Diamanti artificiali al 15% del mercato nel 2020

09/04/2019

Entro il 2020 il business dei diamanti creati in laboratorio avrà un’incidenza del 15% sul totale del gem-quality diamond market, in netta crescita rispetto alla fetta di poco meno dell’1% che gli faceva capo nel 2016. A renderlo noto è una nota Morgan Stanley, secondo cui a guidare questa impennata saranno i Millennials, in larga parte tentati dalla spiccata accessibilità di queste pietre sintetiche e dalla maggiore eticità della loro provenienza.

Attualmente, si legge su The Fashion Law, il mercato dei diamanti tocca i 14 miliardi di dollari (circa 12,4 miliardi di euro). “I diamanti creati in laboratorio – spiega sempre la testata specializzata – sono quasi o interamente privi di impurità e, quindi, vantano un livello di chiarezza che rasenta l’impeccabile”. La loro brillantezza è tanto elevata da renderli indistinguibili, a occhio nudo, da quelli veri, per un costo che è circa il 20-30% inferiore a quello dei diamanti naturali.

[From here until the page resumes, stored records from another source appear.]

From an optimization exercise on the open Yosys and OpenROAD flow, aimed at small area; shortcuts taken in it are not production practice. The RTL was checked by simulation tests, not by an equivalence proof against the original design. Power and IR drop assume default switching activity. No driver is modelled on the clock port, so clocking that relies on it looks cheaper here than on a real chip.

==> 03-13 <==
## pe_relay_fifo3
module pe_relay_fifo3 #(
    parameter int EAST_WIDTH  = 132,
    parameter int NORTH_WIDTH = 164,
    parameter int SOUTH_WIDTH = 164,
    parameter int DEPTH       = 4,
    parameter int CNT_BITS    = $clog2(DEPTH) + 1
) (
    input  logic                   clk,
    input  logic                   reset,
    input  logic                   ap_start,
    input  logic [EAST_WIDTH-1:0]  in_from_east,
    input  logic                   in_east_valid,
    output logic                   in_east_ready,
    output logic [EAST_WIDTH-1:0]  out_to_east,
    output logic                   out_east_valid,
    input  logic                   out_east_ready,
    input  logic [NORTH_WIDTH-1:0] in_from_north,
    input  logic                   in_north_valid,
    output logic                   in_north_ready,
    output logic [NORTH_WIDTH-1:0] out_to_north,
    output logic                   out_north_valid,
    input  logic                   out_north_ready,
    input  logic [SOUTH_WIDTH-1:0] in_from_south,
    input  logic                   in_south_valid,
    output logic                   in_south_ready,
    output logic [SOUTH_WIDTH-1:0] out_to_south,
    output logic                   out_south_valid,
    input  logic                   out_south_ready,
    output logic [CNT_BITS-1:0]    east_count,
    output logic [CNT_BITS-1:0]    north_count,
    output logic [CNT_BITS-1:0]    south_count,
    output logic                   busy
);
    logic [CNT_BITS-1:0] w_east_count;
    logic [CNT_BITS-1:0] w_north_count;
    logic [CNT_BITS-1:0] w_south_count;
    pe_relay_chan #(.WIDTH(EAST_WIDTH), .CNT_BITS(CNT_BITS)) u_east (
        .clk(clk), .reset(reset), .i_run(ap_start),
        .i_data(in_from_east), .i_valid(in_east_valid), .o_ready(in_east_ready),
        .o_data(out_to_east), .o_valid(out_east_valid), .i_ready(out_east_ready),
        .o_count(w_east_count)
    );
    pe_relay_chan #(.WIDTH(NORTH_WIDTH), .CNT_BITS(CNT_BITS)) u_north (
        .clk(clk), .reset(reset), .i_run(ap_start),
        .i_data(in_from_north), .i_valid(in_north_valid), .o_ready(in_north_ready),
        .o_data(out_to_north), .o_valid(out_north_valid), .i_ready(out_north_ready),
        .o_count(w_north_count)
    );
    pe_relay_chan #(.WIDTH(SOUTH_WIDTH), .CNT_BITS(CNT_BITS)) u_south (
        .clk(clk), .reset(reset), .i_run(ap_start),
  ...
==> module pe_relay_store, before the edit <==
module pe_relay_store #(
    parameter int WIDTH = 132
) (
    input  logic             clk,
    input  logic [WIDTH-1:0] i_data,
    input  logic             i_sel_h,
    input  logic             i_sel_in,
    input  logic             i_sel_t0,
    input  logic             i_sel_t1,
    input  logic             i_sel_t2,
    input  logic             i_we0,
    input  logic             i_we1,
    input  logic             i_we2,
    input  logic             i_keep0,
    input  logic             i_keep1,
    input  logic             i_keep2,
    output logic [WIDTH-1:0] o_head
);
    logic [WIDTH-1:0] r_head;
    logic [WIDTH-1:0] r_t0, r_t1, r_t2;
    always_ff @(posedge clk) begin
        r_head <= (r_head & {WIDTH{i_sel_h}})
                | (i_data & {WIDTH{i_sel_in}})
                | (r_t0   & {WIDTH{i_sel_t0}})
                | (r_t1   & {WIDTH{i_sel_t1}})
                | (r_t2   & {WIDTH{i_sel_t2}});
    end
    always_ff @(posedge clk) begin
        r_t0 <= (i_data & {WIDTH{i_we0}}) | (r_t0 & {WIDTH{i_keep0}});
        r_t1 <= (i_data & {WIDTH{i_we1}}) | (r_t1 & {WIDTH{i_keep1}});
        r_t2 <= (i_data & {WIDTH{i_we2}}) | (r_t2 & {WIDTH{i_keep2}});
    end
    assign o_head = r_head;
endmodule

Fino ad oggi player della gioielleria come De Beers, “che fino alla fine degli anni 90 – spiega The Fashion Law – hanno controllato la maggior parte dell’offerta mondiale di diamanti”, hanno mostrato una certa riluttanza rispetto alla creazione di gemme in laboratorio. Tuttavia, non hanno potuto impedire a quest’industria di crescere in maniera significativa. Tanto che anche De Beers ha iniziato a vendere i diamanti prodotti da Element Six (dal numero atomico attribuito al carbonio nella tavola periodica), uno dei suoi laboratori nel Regno Unito.